Aus für die Nerzfarm von Hubert Stangassinger

 

Die Offensive gegen die Pelzindustrie erzielte einen weiteren Erfolg im Kampf für die Tiere. Die Nerzfarm des Biologielehrers Hubert Stangassinger in Waging am See/Traunstein (Oberbayern) wurde geschlossen. Herr Stangassinger hat dies heute, am 21.12.02, einer Journalistin der Zeitschrift Bravo mitgeteilt.

Über diese Nerzfarm wurde in den letzten Wochen in den Medien ausführlich berichtet, nachdem katastrophale Zustände festgestellt (leere und eingefrorene Wassertränken, die Käfige waren teilweise mit bis zu acht Tieren belegt, die Kotanhäufungen ragten bis an die Käfigböden, ...) und mehrere Anzeigen wegen Verstoß gegen das Tierschutz- und Umweltschutzgesetz gestellt wurden. In einem Gespräch vor zwei Wochen erklärte Herr Stangassinger noch, dass er die Farm auf alle Fälle weiter betreiben wird. Die Vorwürfe konnte er nicht verstehen. Er leugnete, dass mehrere Tränken nicht funktionsfähig waren. Die "Überbelegung" von bis zu acht Tieren in einem Käfig rechtfertigte er damit, dass Familienverbände nicht auseinander gerissen werden sollen.

Herr Stangassinger ist erster Vorsitzender des Verbandes Bayerischer Pelztierzüchter e. V. und möchte – nach eigenen Angaben - dies auch nach der Schließung seiner Farm bleiben.
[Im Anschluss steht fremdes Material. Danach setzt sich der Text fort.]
Context: an optimization exercise on an open-source flow, tuned for small area and a short achievable clock period. The choices shown serve that exercise and are no tape-out recipe. RTL that was checked went through simulation tests only; none was proved equivalent to the original.

// chain_mod
module chain_mod #(
    parameter int BIT_RES   = 32,
    parameter int FRAC_BITS = 23
) (
    input  logic               clk,
    input  logic               reset,
    input  logic [BIT_RES-1:0] numInSide,
    output logic [BIT_RES-1:0] numOutSide,
    input  logic [BIT_RES-1:0] numInTop,
    output logic [BIT_RES-1:0] numOutTop,
    output logic [BIT_RES-1:0] sum
);
Size: ~3200 cells after synthesis, about 190 flip-flops, roughly 0.029 mm2 of cells after synthesis.
export LEC_CHECK = 0
export ABC_AREA = 1
export CAP_MARGIN = 20
export CORE_MARGIN = 2
export CORE_UTILIZATION = 65
export CTS_BUF_LIST = sky130_fd_sc_hd__clkbuf_8 sky130_fd_sc_hd__clkbuf_16
export SLEW_MARGIN = 20
export SYNTH_HIERARCHICAL = 1
export SYNTH_MINIMUM_KEEP_SIZE = 0
create_clock -name core_clock -period 13.5 [get_ports {clk}]
standard.sh (not shown) runs the stock make flow with config.mk's settings and CLKGATE_MAP_FILE= SYNTH_SCRIPT=/design/flow/synth_recipe.tcl, a recipe that flattens the netlist after the stock synthesis.
==> flow/flow/run.sh <==
#!/bin/bash
export SETUP_SLACK_MARGIN=6.75
export BUFFER_PORTS_ARGS="-buffer_cell sky130_fd_sc_hd__buf_2"
bash standard.sh > standard.log 2>&1
The starting point produced a clean layout.
Change:
CORE_UTILIZATION = 60   (was 65)
CTS_BUF_LIST = unset   (was sky130_fd_sc_hd__clkbuf_8 sky130_fd_sc_hd__clkbuf_16)
Result: Routed wire length stays flat. First-iteration DRC count is about the same. Die area went up by 8.2%. Non-clock buffer count went up by 9. Utilization went down by 5.1 points.
Change:
==> flow/flow/run.sh (replaced) <==
#!/bin/bash
export SETUP_SLACK_MARGIN=6.85
export BUFFER_PORTS_ARGS="-buffer_cell sky130_fd_sc_hd__buf_2"
bash standard.sh > standard.log 2>&1
CORE_UTILIZATION = 65   (was 60)
Utilization grows by 5.7 points.
Register-to-register slack is worse by 0.05 ns.
Global-route usage grows by 3.1 points.
Final cell count shrinks by 0.31%.
Die area shrinks by about 8%.
Worst setup slack is better by 0.062 ns.
Critical path depth grows by 7.
Change:
==> flow/flow/run.sh (replaced) <==
#!/bin/bash
export SETUP_SLACK_MARGIN=7.0
export BUFFER_PORTS_ARGS="-buffer_cell sky130_fd_sc_hd__buf_2"
bash standard.sh > standard.log 2>&1
Effect: Final area went up slightly. Setup slack degrades by 0.038 ns. Area after synthesis is unchanged. Count of clock-buffer cells in the layout came out higher by 1. Routed wire length grows slightly. Sequential cell count is unchanged.

* * *

chain_mod again, from the RTL that the note above started with.
==> flow/config.mk <==
export PLATFORM = sky130hd
export DESIGN_NAME = chain_mod
export DESIGN_NICKNAME = chain_mod
export VERILOG_FILES = /design/flow/design.v
export SDC_FILE = /design/flow/constraint.sdc
export NUM_CORES = 4
export LEC_CHECK = 0
export ABC_AREA = 1
export CAP_MARGIN = 20
export CORE_MARGIN = 2
export CORE_UTILIZATION = 65
export SLEW_MARGIN = 20
export SYNTH_HIERARCHICAL = 1
export SYNTH_MINIMUM_KEEP_SIZE = 0
==> flow/constraint.sdc <==
create_clock -name core_clock -period 13.5 [get_ports {clk}]
set_input_delay 2.7000 -clock core_clock [delete_from_list [all_inputs] [get_ports {clk}]]
set_output_delay 2.7000 -clock core_clock [all_outputs]
set_load 0.01 [all_outputs]
==> flow/flow/run.sh <==
#!/bin/bash
export SETUP_SLACK_MARGIN=6.75
export BUFFER_PORTS_ARGS="-buffer_cell sky130_fd_sc_hd__buf_2"
bash standard.sh > standard.log 2>&1
The starting point completed with no timing, DRC or antenna violations.
==> next run, changes <==
==> flow/flow/run.sh (replaced) <==
#!/bin/bash
export SETUP_SLACK_MARGIN=6.5
export BUFFER_PORTS_ARGS="-buffer_cell sky130_fd_sc_hd__buf_2"
bash standard.sh > standard.log 2>&1
The changed run passed the timing, DRC and antenna checks.
Routed wire length falls by 0.40%.
Design area went down by 0.96%.
Setup slack got worse by 0.17 ns.
Utilization went down by 0.68 points.
First-iteration DRC count went up by 0.39%.
Synthesized cell count does not change.
Count of clock-buffer cells in the layout does not change.
Register-to-register slack gets worse by 0.17 ns.
Final cell count is about the same.
==> next run, changes <==
==> flow/flow/run.sh (replaced) <==
#!/bin/bash
export SETUP_SLACK_MARGIN=7.0
export BUFFER_PORTS_ARGS="-buffer_cell sky130_fd_sc_hd__buf_2"
bash standard.sh > standard.log 2>&1
- TNS_END_PERCENT: not set -> 30
Outcome: The changed run produced a clean layout; worst hold slack is worse by 0.11 ns; wire length came out higher by 2.2%; count of clock-buffer cells in the layout climbs by 1; final area came out higher by 3.4%; non-clock buffer count increases by 42; final cell count is higher by 1.3%.

* * *

== branch willow ==
chain_mod, a different RTL version from the one above (not shown whole).
For scale: ~3200 cells after synthesis, roughly 180 flip-flops, about 160 I/O pins, about 0.028 mm² of cells after synthesis.
export LEC_CHECK = 0
export ABC_AREA = 1
export CAP_MARGIN = 20
export CORE_MARGIN = 2
export CORE_UTILIZATION = 65
export SLEW_MARGIN = 20
export SYNTH_HIERARCHICAL = 1
export SYNTH_MINIMUM_KEEP_SIZE = 0
create_clock -name core_clock -period 13.5 [get_ports {clk}]
==> flow/flow/run.sh <==
#!/bin/bash
export SETUP_SLACK_MARGIN=6.75
export BUFFER_PORTS_ARGS="-buffer_cell sky130_fd_sc_hd__buf_2"
bash standard.sh > standard.log 2>&1
branch willow: no failed stages, no open violations at the end
#### Input delta (branch indigo over branch willow)
- swapping 65 for 70 in CORE_UTILIZATION
Results
On branch indigo: clock period minus final worst setup slack is 0.012 ns higher than what branch willow gave. Delta (branch indigo minus branch willow): total placed instance area closely matched the old numbers; final clock skew decreased by 0.0044 ns relative to the old numbers; final area decreased by about 0.43% relative to the old numbers.
No functional check of the RTL was part of any run of this note.

* * *

Another version of the RTL of chain_mod (not shown whole).
Size: ~3300 cells after synthesis, roughly 190 flip-flops, roughly 160 I/O pins, ~0.029 sq mm of cells after synthesis.
==> flow/config.mk <==
export PLATFORM = sky130hd
export DESIGN_NAME = chain_mod
export DESIGN_NICKNAME = chain_mod
export VERILOG_FILES = /design/flow/design.v
export SDC_FILE = /design/flow/constraint.sdc
export NUM_CORES = 4
export LEC_CHECK = 0
export ABC_AREA = 1
export CAP_MARGIN = 20
export CORE_MARGIN = 2
export CORE_UTILIZATION = 65
export SLEW_MARGIN = 20
export SYNTH_HIERARCHICAL = 1
export SYNTH_MINIMUM_KEEP_SIZE = 0
==> flow/constraint.sdc <==
create_clock -name core_clock -period 13.5 [get_ports {clk}]
set_input_delay 2.7000 -clock core_clock [delete_from_list [all_inputs] [get_ports {clk}]]
set_output_delay 2.7000 -clock core_clock [all_outputs]
set_load 0.01 [all_outputs]
==> flow/flow/run.sh <==
#!/bin/bash
export SETUP_SLACK_MARGIN=6.0
export BUFFER_PORTS_ARGS="-buffer_cell sky130_fd_sc_hd__buf_2"
bash standard.sh > standard.log 2>&1
Change:
==> flow/flow/run.sh (replaced) <==
#!/bin/bash
export SETUP_SLACK_MARGIN=6.5

bash standard.sh > standard.log 2>&1
The changed run went through all stages and came out clean. First-iteration DRC count climbs by 14%. Count of clock-buffer cells in the layout climbs by 2. Non-clock buffer count climbs by 20. Wire length climbs by 3.4%. Flip-flop and latch count stays the same. Cell area climbs by 3.5%. Area after synthesis is unchanged.

==> afterwards: timing with drivers on the ports <==
In the flow no input, the clock included, has a driving cell. The finished layouts below were timed again as built, in two steps. Step 1, drivers: a clkbuf_16 drives clk and a buf_2 each remaining input, both assumed. Step 2 also shifts input and output timing later by t, the mid clock arrival at the registers, as if the neighbouring blocks saw the same clock. a / b / c = ideal ports / drivers / drivers and shift; a / b = the first two.
run	t, ns	setup slack, ns	hold WS [ns]	worst setup path at the end	pins driven straight from the clock port
the first run of note 1	0.586	6.808 / 6.747 / 6.274	0.775 / 0.775 / 0.775	input to register	1
the second run of note 1	0.580	6.751 / 6.688 / 6.255	0.795 / 0.795 / 0.795	input to register	1
the third run of note 1	0.583	6.814 / 6.753 / 6.271	0.784 / 0.784 / 0.784	input to register	1
the fourth run of note 1	0.583	6.775 / 6.712 / 6.500	0.781 / 0.781 / 0.781	input to register	1
the first run of note 2	0.586	6.808 / 6.747 / 6.274	0.775 / 0.775 / 0.775	input to register	1
the second run of note 2	0.581	6.636 / 6.592 / 6.097	0.777 / 0.777 / 0.777	input to register	1
the third run of note 2	0.581	6.884 / 6.823 / 6.436	0.667 / 0.667 / 0.667	input to register	1
branch willow	0.571	6.753 / 6.796 / 6.225	0.709 / 0.709 / 0.709	input to register	1
branch indigo	0.571	6.741 / 6.774 / 6.203	0.694 / 0.694 / 0.694	input to register	1
the first run of note 4	0.565	6.273 / 6.268 / 5.739	0.774 / 0.774 / 0.774	input to register	1
the second run of note 4	0.583	6.587 / 6.613 / 6.031	0.771 / 0.771 / 0.771	input to register	1
After both steps setup and hold are still met in every run listed. For the second run of note 4, which loses most, drivers alone change the setup slack by +0.026 ns; drivers and shift together by -0.556 ns.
Die Käfige sind bereits leer, über den Verbleib der Tiere – angeblich ausschließlich Zuchttiere – liegen keine Informationen vor.

In Bayern hätten die neuen Haltungsbedingungen für sog. Pelztiere bereits seit 01.02.2001 in Kraft treten müssen. Weil Herr Stangassinger gegen diese neuen Auflagen klagte, warteten die bayerischen Behörden das Prozeßergebnis ab. Nachdem das Gericht dem Farmbetreiber einen negativen Entscheid bescherte, müssen die Behörden jetzt reagieren und die neuen Haltungsverordnungen für die verbleibenden Farmbetriebe in Bayern durchsetzen. Die Offensive gegen die Pelzindustrie hat die Angelegenheit einem Rechtsanwalt zur weiten Prüfung und Bearbeitung übergeben.